**TO DO**
The answer should be each line from the entries below that has the word "lower" in it.

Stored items
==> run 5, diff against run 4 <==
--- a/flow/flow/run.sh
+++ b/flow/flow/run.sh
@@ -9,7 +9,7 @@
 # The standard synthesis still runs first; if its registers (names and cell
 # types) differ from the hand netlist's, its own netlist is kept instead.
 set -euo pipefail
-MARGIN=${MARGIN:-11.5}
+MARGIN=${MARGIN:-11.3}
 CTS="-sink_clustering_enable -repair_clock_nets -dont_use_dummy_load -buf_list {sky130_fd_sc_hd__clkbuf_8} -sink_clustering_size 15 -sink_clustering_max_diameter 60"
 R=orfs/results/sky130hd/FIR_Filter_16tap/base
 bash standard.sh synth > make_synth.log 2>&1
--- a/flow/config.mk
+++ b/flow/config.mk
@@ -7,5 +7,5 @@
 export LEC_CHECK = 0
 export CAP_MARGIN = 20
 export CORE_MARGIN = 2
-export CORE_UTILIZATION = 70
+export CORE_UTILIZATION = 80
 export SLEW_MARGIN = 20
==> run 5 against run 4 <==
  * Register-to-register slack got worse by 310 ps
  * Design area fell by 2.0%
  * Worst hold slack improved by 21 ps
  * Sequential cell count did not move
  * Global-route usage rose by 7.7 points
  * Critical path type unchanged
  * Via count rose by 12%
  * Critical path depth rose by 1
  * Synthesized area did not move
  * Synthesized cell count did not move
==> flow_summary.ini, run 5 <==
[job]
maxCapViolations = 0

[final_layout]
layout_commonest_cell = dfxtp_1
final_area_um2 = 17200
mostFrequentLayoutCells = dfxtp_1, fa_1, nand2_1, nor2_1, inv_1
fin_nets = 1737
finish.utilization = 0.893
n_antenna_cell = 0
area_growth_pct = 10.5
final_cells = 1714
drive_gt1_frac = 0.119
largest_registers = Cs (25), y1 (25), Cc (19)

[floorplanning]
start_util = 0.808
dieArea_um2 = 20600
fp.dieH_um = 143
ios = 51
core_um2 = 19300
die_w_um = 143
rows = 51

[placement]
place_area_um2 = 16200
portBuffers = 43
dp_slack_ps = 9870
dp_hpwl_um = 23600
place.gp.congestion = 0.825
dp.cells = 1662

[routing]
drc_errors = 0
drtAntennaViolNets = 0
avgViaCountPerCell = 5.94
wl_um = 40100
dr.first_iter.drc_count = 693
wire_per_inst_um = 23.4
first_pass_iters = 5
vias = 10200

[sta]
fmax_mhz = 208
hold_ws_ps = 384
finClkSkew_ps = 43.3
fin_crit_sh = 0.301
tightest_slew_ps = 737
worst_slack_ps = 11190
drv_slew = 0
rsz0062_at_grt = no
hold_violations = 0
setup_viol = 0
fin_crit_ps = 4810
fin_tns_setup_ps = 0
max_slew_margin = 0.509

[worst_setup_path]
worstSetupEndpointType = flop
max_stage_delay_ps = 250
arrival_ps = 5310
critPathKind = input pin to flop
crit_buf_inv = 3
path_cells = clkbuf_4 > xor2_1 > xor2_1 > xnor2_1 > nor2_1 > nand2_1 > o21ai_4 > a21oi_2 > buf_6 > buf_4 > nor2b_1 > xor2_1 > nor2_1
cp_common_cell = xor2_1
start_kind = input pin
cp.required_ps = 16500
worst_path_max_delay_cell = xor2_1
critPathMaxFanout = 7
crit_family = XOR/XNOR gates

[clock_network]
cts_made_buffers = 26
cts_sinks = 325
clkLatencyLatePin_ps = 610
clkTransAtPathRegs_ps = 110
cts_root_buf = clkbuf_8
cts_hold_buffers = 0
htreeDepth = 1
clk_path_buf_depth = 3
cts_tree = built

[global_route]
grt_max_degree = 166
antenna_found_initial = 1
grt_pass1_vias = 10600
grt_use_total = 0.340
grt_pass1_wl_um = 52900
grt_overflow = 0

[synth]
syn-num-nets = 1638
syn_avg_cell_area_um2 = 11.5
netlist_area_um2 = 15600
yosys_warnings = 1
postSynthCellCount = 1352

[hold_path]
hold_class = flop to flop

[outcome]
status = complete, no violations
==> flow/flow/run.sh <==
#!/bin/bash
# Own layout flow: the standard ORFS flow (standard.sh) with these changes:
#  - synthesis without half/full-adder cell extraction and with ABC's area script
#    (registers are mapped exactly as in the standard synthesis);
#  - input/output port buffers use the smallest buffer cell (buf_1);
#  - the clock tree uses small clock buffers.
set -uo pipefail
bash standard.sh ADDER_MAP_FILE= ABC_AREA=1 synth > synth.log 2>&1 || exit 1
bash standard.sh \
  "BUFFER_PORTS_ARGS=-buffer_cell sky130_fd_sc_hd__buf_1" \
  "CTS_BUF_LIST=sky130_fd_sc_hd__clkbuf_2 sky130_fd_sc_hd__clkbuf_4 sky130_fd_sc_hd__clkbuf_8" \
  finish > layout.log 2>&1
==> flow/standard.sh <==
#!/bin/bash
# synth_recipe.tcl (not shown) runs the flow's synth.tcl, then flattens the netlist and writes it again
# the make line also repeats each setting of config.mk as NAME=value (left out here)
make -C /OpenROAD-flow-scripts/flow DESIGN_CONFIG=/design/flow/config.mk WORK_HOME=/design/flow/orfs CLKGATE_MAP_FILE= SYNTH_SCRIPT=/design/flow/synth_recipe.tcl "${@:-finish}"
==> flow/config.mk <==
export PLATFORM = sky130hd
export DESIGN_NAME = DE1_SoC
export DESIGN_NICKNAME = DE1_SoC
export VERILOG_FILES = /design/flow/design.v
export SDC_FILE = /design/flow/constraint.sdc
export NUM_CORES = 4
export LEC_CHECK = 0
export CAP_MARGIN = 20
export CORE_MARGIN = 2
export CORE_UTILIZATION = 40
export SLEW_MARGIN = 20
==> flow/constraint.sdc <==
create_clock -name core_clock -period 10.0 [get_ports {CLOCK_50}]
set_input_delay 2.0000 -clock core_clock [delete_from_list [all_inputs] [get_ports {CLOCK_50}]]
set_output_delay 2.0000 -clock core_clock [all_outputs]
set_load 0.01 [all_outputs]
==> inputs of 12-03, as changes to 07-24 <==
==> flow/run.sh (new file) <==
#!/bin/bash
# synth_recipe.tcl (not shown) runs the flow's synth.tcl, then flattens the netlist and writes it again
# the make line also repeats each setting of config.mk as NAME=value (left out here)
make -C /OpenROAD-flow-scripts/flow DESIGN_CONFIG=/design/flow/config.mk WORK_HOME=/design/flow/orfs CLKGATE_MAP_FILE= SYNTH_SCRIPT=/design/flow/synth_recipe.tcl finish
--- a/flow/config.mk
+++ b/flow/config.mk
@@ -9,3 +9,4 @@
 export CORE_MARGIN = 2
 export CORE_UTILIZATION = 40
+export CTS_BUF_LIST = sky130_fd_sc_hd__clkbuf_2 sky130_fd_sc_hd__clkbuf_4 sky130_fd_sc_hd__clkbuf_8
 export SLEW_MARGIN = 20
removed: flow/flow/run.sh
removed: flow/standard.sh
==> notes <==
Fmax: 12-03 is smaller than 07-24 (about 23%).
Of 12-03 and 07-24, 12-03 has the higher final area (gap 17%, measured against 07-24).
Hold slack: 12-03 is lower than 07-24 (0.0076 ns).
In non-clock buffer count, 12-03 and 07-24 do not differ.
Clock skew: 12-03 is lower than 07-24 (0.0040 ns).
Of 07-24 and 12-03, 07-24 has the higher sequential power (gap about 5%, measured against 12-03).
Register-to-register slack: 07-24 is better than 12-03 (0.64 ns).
This is an optimization exercise on Yosys and OpenROAD, whose aim is small area, a short achievable clock period and few clock cycles, not a production implementation.
In this exercise RTL edits were held to simulation tests only and were not proved equivalent to the original.
The clock input has no modelled driver; a real chip could not lean on it and would need a root buffer or a full tree.
Power figures rest on the tool's default switching activity, not on a simulated workload.

==> flow/design.v (excerpt) <==
module ULA (
    input clk,
    input reset,
    input [3:0] seletor,
    output saida,
    output [18:0] rom_addr,
    input [7:0] rom_data,
    output reg [18:0] ram_wraddr,
    output reg [7:0] ram_data,
    output reg ram_wren,
    output reg done
);
Size in the first run: roughly 63 I/O pins, ~4500 sq um of cells after synthesis.
==> module ULA, before the edit <==
module ULA (
    input clk,
    input reset,
    input [3:0] seletor,
    output saida,
    output [18:0] rom_addr,
    input [7:0] rom_data,
    output reg [18:0] ram_wraddr,
    output reg [7:0] ram_data,
    output reg ram_wren,
    output reg done
);
    assign saida = 1'b0;
    wire [5:0] sel = {seletor[3],
                      ~seletor[2] & seletor[1] & seletor[0],
                      ~seletor[2] & ~seletor[1] & seletor[0],
                      ~seletor[2] & ~seletor[0],
                      seletor[1],
                      seletor == 4'b0100};
    reg f4, is_avg, is_dec, is_rep, zm, is_cp;
    reg start;
    always @(posedge clk) {f4, is_avg, is_dec, is_rep, zm, is_cp} <= sel;
    always @(posedge clk or negedge reset) begin
        if (!reset) start <= 1'b1;
        else start <= (sel != {f4, is_avg, is_dec, is_rep, zm, is_cp});
    end
    wire valid = is_avg | is_dec | is_rep | is_cp;
    reg [1:0] c0, c1;
    reg [7:0] col;
    reg [6:0] r;
    reg run;
    wire [1:0] lim0 = is_rep ? {f4, 1'b1} : 2'd0;
    wire [1:0] lim2 = is_rep ? {f4, 1'b1} : 2'd0;
    wire e0 = is_avg ? (r[0] & (~f4 | r[1])) : (c0 == 2'd0);
    wire e2 = (c1 == 2'd0);
    wire ex = (col == (is_dec ? (f4 ? 8'd156 : 8'd158) : 8'd159));
    wire ey = (r == (is_dec ? (f4 ? 7'd116 : 7'd118) : 7'd119));
    wire last = e0 & ex & e2 & ey;
    wire blk_end = e0 & col[0] & (~f4 | col[1]);
    wire [2:0] step = is_dec ? {f4, ~f4, 1'b0} : 3'd1;
    wire [7:0] col_p = col + step;
    wire [6:0] r_p = r + step;
    wire [6:0] r_top = {r[6:2], r[1] & ~f4, 1'b0};
    always @(posedge clk) begin
        if (start) begin
            c0 <= lim0; c1 <= lim2; col <= 0; r <= 0;
        end else begin
            if (!e0) begin
                c0 <= c0 - 1'b1;
                if (is_avg) r <= r_p;
            end else begin
                c0 <= lim0;
                if (!ex) begin
                    col <= col_p;
                    if (is_avg) r <= r_top;
                end else begin
                    col <= 0;
                    if (!e2) c1 <= c1 - 1'b1;
                    else begin
                        c1 <= lim2;
                        r <= r_p;
                    end
                end
            end
        end
    end
    reg [9:0] rh;
    reg [4:0] rl;
    assign rom_addr = {4'b0, rh, rl};
    always @(posedge clk) begin
        rh <= {r, 2'b00} + r + col[7:5];
        rl <= col[4:0];
    end
    reg v0, q0, v1, q1, v2;
    always @(posedge clk) begin
        if (start) run <= valid;
        else if (last) run <= 1'b0;
        v0 <= run & ~start & (~is_avg | blk_end);
        q0 <= run & ~start;
        v1 <= v0 & ~start;
        q1 <= q0 & ~start;
        v2 <= v1 & ~start;
    end
    wire wr = is_avg ? v2 : v1;
    always @(posedge clk or negedge reset) begin
        if (!reset) begin
            ram_wren <= 1'b0; done <= 1'b0;
        end else begin
            ram_wren <= wr & ~start;
            done <= ~start & valid & ~run & ~v0 & ~v1 & ~v2;
        end
    end
    reg f1, f2;
    wire cy1 = wr & f1;
    wire cy2 = cy1 & f2;
    always @(posedge clk) begin
        if (start) begin
            ram_wraddr <= {19{1'b1}};
            f1 <= 1'b1; f2 <= 1'b1;
        end else begin
            ram_wraddr[5:0] <= ram_wraddr[5:0] + wr;
            ram_wraddr[11:6] <= ram_wraddr[11:6] + cy1;
            ram_wraddr[18:12] <= ram_wraddr[18:12] + cy2;
            f1 <= (ram_wraddr[5:0] == (wr ? 6'd62 : 6'd63));
            f2 <= (ram_wraddr[11:6] == (cy1 ? 6'd62 : 6'd63));
        end
    end
    reg [2:0] g0, g1;
    reg [1:0] g2;
    reg [3:0] g3;
    reg k1, k2, k3;
    wire [2:0] h0 = v2 ? 3'd0 : g0;
    wire [2:0] h1 = v2 ? 3'd0 : g1;
    wire [1:0] h2 = v2 ? 2'd0 : g2;
    wire [3:0] h3 = v2 ? 4'd0 : g3;
    wire [3:0] s0 = h0 + rom_data[2:0];
    wire [3:0] s1 = h1 + rom_data[5:3] + (~v2 & k1);
    wire [2:0] s2 = h2 + rom_data[7:6] + (~v2 & k2);
    wire [3:0] s3 = h3 + (~v2 & k3);
    wire [11:0] tot = {g3, g2, g1, g0} + {3'd0, k3, 1'b0, k2, 2'b0, k1, 3'b0};
    always @(posedge clk) begin
        if (q1) begin
            g0 <= s0[2:0]; g1 <= s1[2:0]; g2 <= s2[1:0]; g3 <= s3;
            k1 <= s0[3]; k2 <= s1[3]; k3 <= s2[2];
        end else begin
            g0 <= 3'd0; g1 <= 3'd0; g2 <= 2'd0; g3 <= 4'd0;
            k1 <= 1'b0; k2 <= 1'b0; k3 <= 1'b0;
        end
        if (!is_avg) ram_data <= rom_data;
        else ram_data <= f4 ? tot[11:4] : tot[9:2];
    end
endmodule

**SOLUTION TO THIS EXERCISE**
Hold slack: 12-03 is lower than 07-24 (0.0076 ns).
Clock skew: 12-03 is lower than 07-24 (0.0040 ns).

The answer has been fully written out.